Kitaptan Alıntılar...
"Zamanın değerini bilerek,
zamanı gerçek manada değerlendirebilmek ise, hiç şüphesiz ki yaşanan zaman diliminde değerli şeylerin, değerli eylemlerin yapılmasıyla mümkündür. İlahi mesajda beyan edilen ölüm ve ölüm sonrası hesabını dikkate alarak yaptığımız ve yapacağımız bütün Rabbani eylemler, yaşadığımız ve yaşayacağımız zamanları değerlendirecek, değerli kılacak eylemlerdir. Nitekim hesabını verebileceğimiz anlar, hesap bilinciyle yaşadığımız böylesi anlardır.
Dolayısıyle hergün kendi nefislerimize yönelttiği miz "Bugün Allah için ne yaptın?" sorusunu aşarak, "Koskoca yirmidört saattir, Allah için yapman gerekirken, neleri yapmadın?" sorusunu sormamız gerekir. Çünkü muhteşem hesap gününde Allah için yaptıklarımızdan değil, yapmamız gerekirken yapmadıklarımız dan da hesaba çekileceğiz.
An be an soluduğumuz,
yaşadığımız fakat kıymetini bilemediğimiz zamanlardan hesaba çekileceğiz.

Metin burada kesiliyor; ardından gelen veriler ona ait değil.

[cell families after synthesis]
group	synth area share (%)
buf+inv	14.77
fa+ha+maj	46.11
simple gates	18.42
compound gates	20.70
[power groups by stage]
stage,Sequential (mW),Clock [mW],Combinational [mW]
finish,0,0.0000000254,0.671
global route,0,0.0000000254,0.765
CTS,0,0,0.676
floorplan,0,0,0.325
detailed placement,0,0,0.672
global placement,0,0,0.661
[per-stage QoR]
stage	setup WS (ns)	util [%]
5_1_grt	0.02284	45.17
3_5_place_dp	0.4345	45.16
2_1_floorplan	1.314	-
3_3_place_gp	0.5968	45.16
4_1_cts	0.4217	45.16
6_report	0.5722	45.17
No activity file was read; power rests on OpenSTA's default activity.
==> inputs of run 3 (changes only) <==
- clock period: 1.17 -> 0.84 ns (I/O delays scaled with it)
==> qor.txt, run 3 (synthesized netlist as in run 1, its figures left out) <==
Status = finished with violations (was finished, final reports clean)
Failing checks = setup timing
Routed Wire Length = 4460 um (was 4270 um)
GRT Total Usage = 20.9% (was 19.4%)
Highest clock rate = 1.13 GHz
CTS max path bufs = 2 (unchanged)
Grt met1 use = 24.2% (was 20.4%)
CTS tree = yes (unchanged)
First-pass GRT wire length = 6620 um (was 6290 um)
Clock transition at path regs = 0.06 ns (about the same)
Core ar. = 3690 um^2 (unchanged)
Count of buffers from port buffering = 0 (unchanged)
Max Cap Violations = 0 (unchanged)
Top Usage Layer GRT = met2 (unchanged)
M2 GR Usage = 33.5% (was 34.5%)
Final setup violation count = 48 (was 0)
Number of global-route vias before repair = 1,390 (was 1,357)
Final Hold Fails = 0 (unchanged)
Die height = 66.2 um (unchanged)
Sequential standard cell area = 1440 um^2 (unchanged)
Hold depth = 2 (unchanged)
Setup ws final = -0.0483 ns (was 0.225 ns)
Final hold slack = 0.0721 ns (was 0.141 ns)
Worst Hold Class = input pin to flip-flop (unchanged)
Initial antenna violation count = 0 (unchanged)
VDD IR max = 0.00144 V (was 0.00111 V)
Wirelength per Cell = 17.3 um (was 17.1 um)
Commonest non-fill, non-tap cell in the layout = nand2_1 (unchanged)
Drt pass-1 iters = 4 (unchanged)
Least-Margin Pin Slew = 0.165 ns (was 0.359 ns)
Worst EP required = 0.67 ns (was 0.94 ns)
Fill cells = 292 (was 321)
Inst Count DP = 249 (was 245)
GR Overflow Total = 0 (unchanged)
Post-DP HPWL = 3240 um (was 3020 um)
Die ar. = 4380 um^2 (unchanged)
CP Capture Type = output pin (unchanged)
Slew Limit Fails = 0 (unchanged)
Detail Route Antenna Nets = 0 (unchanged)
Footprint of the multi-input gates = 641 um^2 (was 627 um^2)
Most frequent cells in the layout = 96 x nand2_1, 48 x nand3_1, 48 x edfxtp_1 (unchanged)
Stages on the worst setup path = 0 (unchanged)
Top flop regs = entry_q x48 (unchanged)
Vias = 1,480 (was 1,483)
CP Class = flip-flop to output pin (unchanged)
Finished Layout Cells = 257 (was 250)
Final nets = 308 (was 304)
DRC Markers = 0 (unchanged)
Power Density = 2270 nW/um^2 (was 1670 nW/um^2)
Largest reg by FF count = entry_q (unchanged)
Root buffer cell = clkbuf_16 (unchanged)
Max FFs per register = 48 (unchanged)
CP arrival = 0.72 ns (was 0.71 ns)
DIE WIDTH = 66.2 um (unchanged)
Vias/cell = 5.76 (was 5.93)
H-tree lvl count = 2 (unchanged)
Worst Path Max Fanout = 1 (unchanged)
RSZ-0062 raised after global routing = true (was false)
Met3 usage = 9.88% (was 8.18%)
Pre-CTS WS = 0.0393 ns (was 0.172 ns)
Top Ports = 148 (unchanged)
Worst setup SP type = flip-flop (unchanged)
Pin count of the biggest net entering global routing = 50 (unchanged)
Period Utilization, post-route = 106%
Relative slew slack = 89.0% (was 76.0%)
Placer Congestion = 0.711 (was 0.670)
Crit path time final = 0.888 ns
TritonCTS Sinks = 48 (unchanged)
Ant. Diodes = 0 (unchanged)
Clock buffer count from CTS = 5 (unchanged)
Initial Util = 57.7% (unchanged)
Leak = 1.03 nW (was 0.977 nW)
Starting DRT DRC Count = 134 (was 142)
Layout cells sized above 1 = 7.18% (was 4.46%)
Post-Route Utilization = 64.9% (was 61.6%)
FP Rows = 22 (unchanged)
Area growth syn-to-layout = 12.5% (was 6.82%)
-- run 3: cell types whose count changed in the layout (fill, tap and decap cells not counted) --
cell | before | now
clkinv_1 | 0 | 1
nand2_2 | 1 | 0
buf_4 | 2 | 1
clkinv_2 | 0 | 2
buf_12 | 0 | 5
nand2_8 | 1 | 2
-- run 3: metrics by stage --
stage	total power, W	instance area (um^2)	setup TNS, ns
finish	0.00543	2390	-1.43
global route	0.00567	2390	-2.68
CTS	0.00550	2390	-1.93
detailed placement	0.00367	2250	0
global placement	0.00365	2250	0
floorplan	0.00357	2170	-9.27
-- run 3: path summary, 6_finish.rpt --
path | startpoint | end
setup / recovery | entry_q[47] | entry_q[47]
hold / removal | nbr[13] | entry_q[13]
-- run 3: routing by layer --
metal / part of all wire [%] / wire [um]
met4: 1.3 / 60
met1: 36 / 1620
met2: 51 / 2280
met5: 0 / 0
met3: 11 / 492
[src/rtl/core/pds_pkg.sv]
// Package for the PLL divider search block: widths, default ranges, register
// indexes and the controller/datapath command and status structs.
// No dependencies.
package pds_pkg;

    localparam int unsigned FREQ_W   = 26;
    localparam int unsigned VCO_W    = 29;
    localparam int unsigned CFG_W    = 29;
    localparam int unsigned IDX_W    = 3;
    localparam int unsigned M_W      = 6;
    localparam int unsigned N_W      = 9;
    localparam int unsigned R_W      = 4;
    localparam int unsigned DIV_W    = 6;

    localparam int unsigned DEF_M_MIN = 1;
    localparam int unsigned DEF_M_MAX = 8;
    localparam int unsigned DEF_N_MIN = 8;
    localparam int unsigned DEF_N_MAX = 86;
    localparam int unsigned DEF_R_MIN = 2;
    localparam int unsigned DEF_R_MAX = 8;

    localparam logic [FREQ_W-1:0] RST_CRYSTAL  = 26'd0;
    localparam logic [FREQ_W-1:0] RST_INTERNAL = 26'd16000000;
    localparam logic [FREQ_W-1:0] RST_PIN_MIN  = 26'd4000000;
    localparam logic [FREQ_W-1:0] RST_PIN_MAX  = 26'd16000000;
    localparam logic [VCO_W-1:0]  RST_VCO_MIN  = 29'd64000000;
    localparam logic [VCO_W-1:0]  RST_VCO_MAX  = 29'd344000000;

    typedef enum logic [IDX_W-1:0] {
        REG_CRYSTAL  = 3'd0,
        REG_INTERNAL = 3'd1,
        REG_PIN_MIN  = 3'd2,
        REG_PIN_MAX  = 3'd3,
        REG_VCO_MIN  = 3'd4,
        REG_VCO_MAX  = 3'd5,
        REG_DIV_MODE = 3'd6
    } t_reg_idx;

    // Commands from the controller to the datapath.
    typedef struct packed {
        logic load_item;   // latch target and base
        logic div_start;   // start a serial division
        logic div_pin;     // 1: base/M, 0: vco/div
        logic calc_vco;    // vco = pin * n
    } t_dp_cmd;

    // Status from the datapath to the controller.
    typedef struct packed {
        logic div_done;
        logic pin_ok;
        logic vco_ok;
        logic hit;
    } t_dp_sts;

endpackage

[src/rtl/core/pds_ctrl.sv]
// Controller of the PLL divider search: walks M, N, R and sequences the datapath.
// Depends on pds_pkg.
module pds_ctrl #(
    parameter int unsigned M_MIN = pds_pkg::DEF_M_MIN,
    parameter int unsigned M_MAX = pds_pkg::DEF_M_MAX,
    parameter int unsigned N_MIN = pds_pkg::DEF_N_MIN,
    parameter int unsigned N_MAX = pds_pkg::DEF_N_MAX,
    parameter int unsigned R_MIN = pds_pkg::DEF_R_MIN,
    parameter int unsigned R_MAX = pds_pkg::DEF_R_MAX
) (
    input  logic                      i_clk,
    input  logic                      i_rst_n,
    input  logic                      i_start,
    output logic                      o_busy,
    input  pds_pkg::t_dp_sts          i_sts,
    output pds_pkg::t_dp_cmd          o_cmd,
    output logic [pds_pkg::M_W-1:0]   o_m,
    output logic [pds_pkg::N_W-1:0]   o_n,
    output logic [pds_pkg::R_W-1:0]   o_r,
    output logic                      o_done,
    output logic                      o_found
);

    typedef enum logic [2:0] {
        S_IDLE, S_MSTEP, S_PDIV, S_NSTEP, S_VCO, S_RSTEP, S_RDIV
    } t_state;

    // Counters carry one spare bit so that a loop ending at the field's top value
    // still terminates.
    localparam logic [pds_pkg::M_W:0] MLO = (pds_pkg::M_W+1)'(M_MIN);
    localparam logic [pds_pkg::M_W:0] MHI = (pds_pkg::M_W+1)'(M_MAX);
    localparam logic [pds_pkg::N_W:0] NLO = (pds_pkg::N_W+1)'(N_MIN);
    localparam logic [pds_pkg::N_W:0] NHI = (pds_pkg::N_W+1)'(N_MAX);
    localparam logic [pds_pkg::R_W:0] RLO = (pds_pkg::R_W+1)'(R_MIN);
    localparam logic [pds_pkg::R_W:0] RHI = (pds_pkg::R_W+1)'(R_MAX);

    t_state r_state;
    logic [pds_pkg::M_W:0] r_m;
    logic [pds_pkg::N_W:0] r_n;
    logic [pds_pkg::R_W:0] r_r;
    logic r_done, r_found;

    assign o_busy  = (r_state != S_IDLE);
    assign o_m     = r_m[pds_pkg::M_W-1:0];
    assign o_n     = r_n[pds_pkg::N_W-1:0];
    assign o_r     = r_r[pds_pkg::R_W-1:0];
    assign o_done  = r_done;
    assign o_found = r_found;

    // Commands decode from the present state.
    always_comb begin
        o_cmd           = '0;
        o_cmd.load_item = (r_state == S_IDLE) && i_start;
        o_cmd.div_start = (r_state == S_MSTEP && r_m <= MHI && r_m != '0)
                        || (r_state == S_RSTEP && r_r <= RHI);
        o_cmd.div_pin   = (r_state == S_MSTEP);
        o_cmd.calc_vco  = (r_state == S_NSTEP && r_n <= NHI);
    end

    // Search sequencer: counters hold the candidate under test.
    always_ff @(posedge i_clk) begin
        if (!i_rst_n) begin
            r_state <= S_IDLE;
            r_m     <= '0;
            r_n     <= '0;
            r_r     <= '0;
            r_done  <= 1'b0;
            r_found <= 1'b0;
        end else begin
            r_done <= 1'b0;
            case (r_state)
                S_IDLE: begin
                    if (i_start) begin
                        r_m     <= MLO;
                        r_state <= S_MSTEP;
                    end
                end
                S_MSTEP: begin
                    if (M_MIN > M_MAX || r_m > MHI) begin
                        r_done  <= 1'b1;
                        r_found <= 1'b0;
                        r_m     <= '0;
                        r_n     <= '0;
                        r_r     <= '0;
                        r_state <= S_IDLE;
                    end else if (r_m == '0) begin
                        r_m <= r_m + 1'b1;
                    end else begin
                        r_state <= S_PDIV;
                    end
                end
                S_PDIV: begin
                    if (i_sts.div_done) begin
                        if (i_sts.pin_ok) begin
                            r_n     <= NLO;
                            r_state <= S_NSTEP;
                        end else begin
                            r_m     <= r_m + 1'b1;
                            r_state <= S_MSTEP;
                        end
                    end
                end
                S_NSTEP: begin
                    if (N_MIN > N_MAX || r_n > NHI) begin
                        r_m     <= r_m + 1'b1;
                        r_state <= S_MSTEP;
                    end else begin
                        r_state <= S_VCO;
                    end
                end
                S_VCO: begin
                    if (i_sts.vco_ok) begin
                        r_r     <= RLO;
                        r_state <= S_RSTEP;
                    end else begin
                        r_n     <= r_n + 1'b1;
                        r_state <= S_NSTEP;
                    end
                end
                S_RSTEP: begin
                    if (R_MIN > R_MAX || r_r > RHI) begin
                        r_n     <= r_n + 1'b1;
                        r_state <= S_NSTEP;
                    end else begin
                        r_state <= S_RDIV;
                    end
                end
                S_RDIV: begin
                    if (i_sts.div_done) begin
                        if (i_sts.hit) begin
                            r_done  <= 1'b1;
                            r_found <= 1'b1;
                            r_state <= S_IDLE;
                        end else begin
                            r_r     <= r_r + 1'b1;
                            r_state <= S_RSTEP;
                        end
                    end
                end
                default: r_state <= S_IDLE;
            endcase
        end
    end

    // A result strobe only leaves the search states.
    a_done_from_busy: assert property (@(posedge i_clk) disable iff (!i_rst_n)
        r_done |-> $past(r_state == S_MSTEP || r_state == S_RDIV))
        else $error("done without a finished search");
    // A found result carries an in-range M.
    a_found_range: assert property (@(posedge i_clk) disable iff (!i_rst_n)
        (r_done && r_found) |-> (r_m >= MLO && r_m <= MHI && r_m != '0))
        else $error("found with M out of range");
    // The controller is idle whenever the result strobe is high.
    a_idle_after_done: assert property (@(posedge i_clk) disable iff (!i_rst_n)
        r_done |-> r_state == S_IDLE)
        else $error("controller not idle after result");

endmodule
--- config.mk ---
export PLATFORM = sky130hd
export DESIGN_NAME = one_wire_temperature_reader
export DESIGN_NICKNAME = d
export VERILOG_FILES = /design/src/rtl/owtr_pkg.sv /design/src/rtl/owtr_cfg.sv /design/src/rtl/owtr_core.sv /design/src/rtl/one_wire_temperature_reader.sv
export SDC_FILE = /design/constraint.sdc
export NUM_CORES = 1
export LEC_CHECK = 0
export BUFFER_PORTS_ARGS = -buffer_cell sky130_fd_sc_hd__buf_2
export CORE_ASPECT_RATIO = 1.4
export CORE_MARGIN = 2
export CORE_UTILIZATION = 40
export DETAILED_ROUTE_END_ITERATION = 7
export GPL_TIMING_DRIVEN = 0
export SLEW_MARGIN = 20
export SYNTH_ARGS = -nofsm -noshare
export SYNTH_HDL_FRONTEND = slang
export SYNTH_SLANG_ARGS = --single-unit
--- constraint.sdc ---
create_clock -name i_clk -period 20.9 [get_ports i_clk]
set_input_delay 1.045 -clock i_clk [delete_from_list [all_inputs] [get_ports i_clk]]
set_output_delay 1.045 -clock i_clk [all_outputs]
set_load 0.02 [all_outputs]
[src/sv/mva_norm.sv]
// bit-serial vector normaliser: range shift, squares, integer root, divides
module mva_norm import mva_pkg::*; #(
   parameter int FRAC_BITS = FRAC_BITS_DEF,
   localparam int NRM_W = FRAC_BITS + 2
) (
   input  logic clock,
   input  logic reset,
   input  logic start,
   input  logic signed [VEC_W-1:0] vec [3],
   output logic done,
   output logic zero,
   output logic signed [NRM_W-1:0] nrm [3]
);
   localparam int SQ_W = 2 * MAG_LIM + 2;
   localparam int RT_W = MAG_LIM + 1;
   localparam int QB = FRAC_BITS + 2;
   localparam int DIV_W = MAG_LIM + FRAC_BITS + 3;
   localparam int STEP_W = $clog2(QB);
   localparam logic [SQ_W-1:0] BIT_INIT = SQ_W'(1) << (2 * MAG_LIM);
   localparam logic [QB-1:0] ONE = QB'(1) << FRAC_BITS;

   norm_state_type st_ff, st_in;
   logic [VEC_W-1:0] m_ff [3];
   logic neg_ff [3];
   logic [1:0] idx_ff;
   logic [2*MAG_LIM-1:0] sqp_ff;
   logic [SQ_W-1:0] v_ff, res_ff, bit_ff;
   logic [DIV_W-1:0] rem_ff, dsh_ff;
   logic [QB-1:0] quo_ff;
   logic [STEP_W-1:0] step_ff;
   logic zero_ff;
   logic signed [NRM_W-1:0] nrm_ff [3];

   logic [VEC_W-1:0] mag_or, msel;
   logic big, take, rem_ge, root_last, div_last;
   logic [SQ_W:0] trial;
   logic [SQ_W-1:0] res_nx;
   logic [RT_W-1:0] q;
   logic [QB-1:0] quo_nx, rclamp;
   logic signed [NRM_W-1:0] rpos, nval;

   always_comb begin
      mag_or = m_ff[0] | m_ff[1] | m_ff[2];
      big = |mag_or[VEC_W-1:MAG_LIM];
      msel = (idx_ff == 2'd3) ? '0 : m_ff[idx_ff];
      trial = (SQ_W + 1)'(res_ff) + (SQ_W + 1)'(bit_ff);
      take = {1'b0, v_ff} >= trial;
      res_nx = take ? (res_ff >> 1) + bit_ff : res_ff >> 1;
      root_last = bit_ff == SQ_W'(1);
      q = res_ff[RT_W-1:0];
      rem_ge = rem_ff >= dsh_ff;
      quo_nx = {quo_ff[QB-2:0], rem_ge};
      div_last = step_ff == STEP_W'(QB - 1);
      rclamp = (quo_nx > ONE) ? ONE : quo_nx;
      rpos = NRM_W'(rclamp);
      nval = (idx_ff != 2'd3 && neg_ff[idx_ff]) ? -rpos : rpos;
   end

   always_comb begin
      st_in = st_ff;
      unique case (st_ff)
         N_IDLE:     if (start) st_in = N_SHIFT;
         N_SHIFT:    if (!big) st_in = N_SQUARE;
         N_SQUARE:   if (idx_ff == 2'd3) st_in = N_ROOT;
         N_ROOT:     if (root_last) st_in = (res_nx == '0) ? N_DONE : N_DIV_INIT;
         N_DIV_INIT: st_in = N_DIV;
         N_DIV:      if (div_last) st_in = (idx_ff == 2'd2) ? N_DONE : N_DIV_INIT;
         N_DONE:     st_in = N_IDLE;
         default:    st_in = N_IDLE;
      endcase
   end

   always_ff @(posedge clock) begin
      if (reset) begin
         st_ff <= N_IDLE;
      end else begin
         st_ff <= st_in;
      end
   end

   always_ff @(posedge clock) begin
      unique case (st_ff)
         N_IDLE: begin
            if (start) begin
               for (int i = 0; i < 3; i++) begin
                  neg_ff[i] <= vec[i] < 0;
                  m_ff[i] <= (vec[i] < 0) ? VEC_W'(-vec[i]) : VEC_W'(vec[i]);
               end
            end
         end
         N_SHIFT: begin
            if (big) begin
               for (int i = 0; i < 3; i++) begin
                  m_ff[i] <= m_ff[i] >> 1;
               end
            end else begin
               idx_ff <= 2'd0;
               v_ff <= '0;
            end
         end
         N_SQUARE: begin
            if (idx_ff != 2'd3) begin
               sqp_ff <= msel[MAG_LIM-1:0] * msel[MAG_LIM-1:0];
            end
            if (idx_ff != 2'd0) begin
               v_ff <= v_ff + SQ_W'(sqp_ff);
            end
            if (idx_ff == 2'd3) begin
               res_ff <= '0;
               bit_ff <= BIT_INIT;
            end
            idx_ff <= idx_ff + 2'd1;
         end
         N_ROOT: begin
            if (take) begin
               v_ff <= v_ff - trial[SQ_W-1:0];
            end
            res_ff <= res_nx;
            bit_ff <= bit_ff >> 2;
            if (root_last) begin
               zero_ff <= res_nx == '0;
               if (res_nx == '0) begin
                  for (int i = 0; i < 3; i++) begin
                     nrm_ff[i] <= '0;
                  end
               end
            end
         end
         N_DIV_INIT: begin
            // numerator m*2^(f+1)+q over 2q rounds half up
            rem_ff <= (DIV_W'(msel[MAG_LIM-1:0]) << (FRAC_BITS + 1)) + DIV_W'(q);
            dsh_ff <= DIV_W'({q, 1'b0}) << (QB - 1);
            quo_ff <= '0;
            step_ff <= '0;
         end
         N_DIV: begin
            if (rem_ge) begin
               rem_ff <= rem_ff - dsh_ff;
            end
            dsh_ff <= dsh_ff >> 1;
            quo_ff <= quo_nx;
            step_ff <= step_ff + STEP_W'(1);
            if (div_last) begin
               nrm_ff[idx_ff] <= nval;
               idx_ff <= idx_ff + 2'd1;
            end
         end
         N_DONE: ;
         default: ;
      endcase
   end

   assign done = st_ff == N_DONE;
   assign zero = zero_ff;
   assign nrm = nrm_ff;
endmodule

İlahi mesaj, bütün bunları idrak edebilmemiz, yaşadığımız zamanın kıymetini bilebilmemiz için bizlere ölüm gerçeğini hatırlatmaktadır. Ayrıca önemle dikkate almamız gereken bir diğer husus ise bizlere öleceğimizi bildiren İlahi mesaj, ne zaman öleceğimizi bildirmemiştir. İnsan ömrü belli bir süre ile standart hale getirilmemiştir. Bütün bunların önemli bir hikmeti, ölüm gerçeğinin her an gelebileceğini bilmemiz ve buna hazırlıklı olmamız içindir."
"Namaza durmak, Allah (c.c.)'dan namazda yardım dilemek, Allah'a müracaatın, Allah'a yakınlaşmanın en mükemmel yoludur. Sosyal yaşantılarında Allah'tan uzaklaşarak Allah'tan yardım dileyenlerin durumu ile, her namazda Allah'ın huzuruna çıkıp, Allah (c.c.)'a bizatihi müracaat ederek yardım isteyenlerin durumu hiç şüphesiz ki aynı değildir."
"Herhangi bir işverenin yanında çalışan işçi, işvereni kendisine "Namaz kıl" dediği zaman namaz kılıyor, "Namazı terkedip, şu işleri yap" dediği zaman, namazı terkedebiliyorsa, bu kişinin namazı Allah için değildir.
Çünkü Allah için kılınması gereken ve sadece Allah için kılınan namazlarda bir başkasına böyle bir bağımlılık olmadığı gibi, süreklilik de vardır;"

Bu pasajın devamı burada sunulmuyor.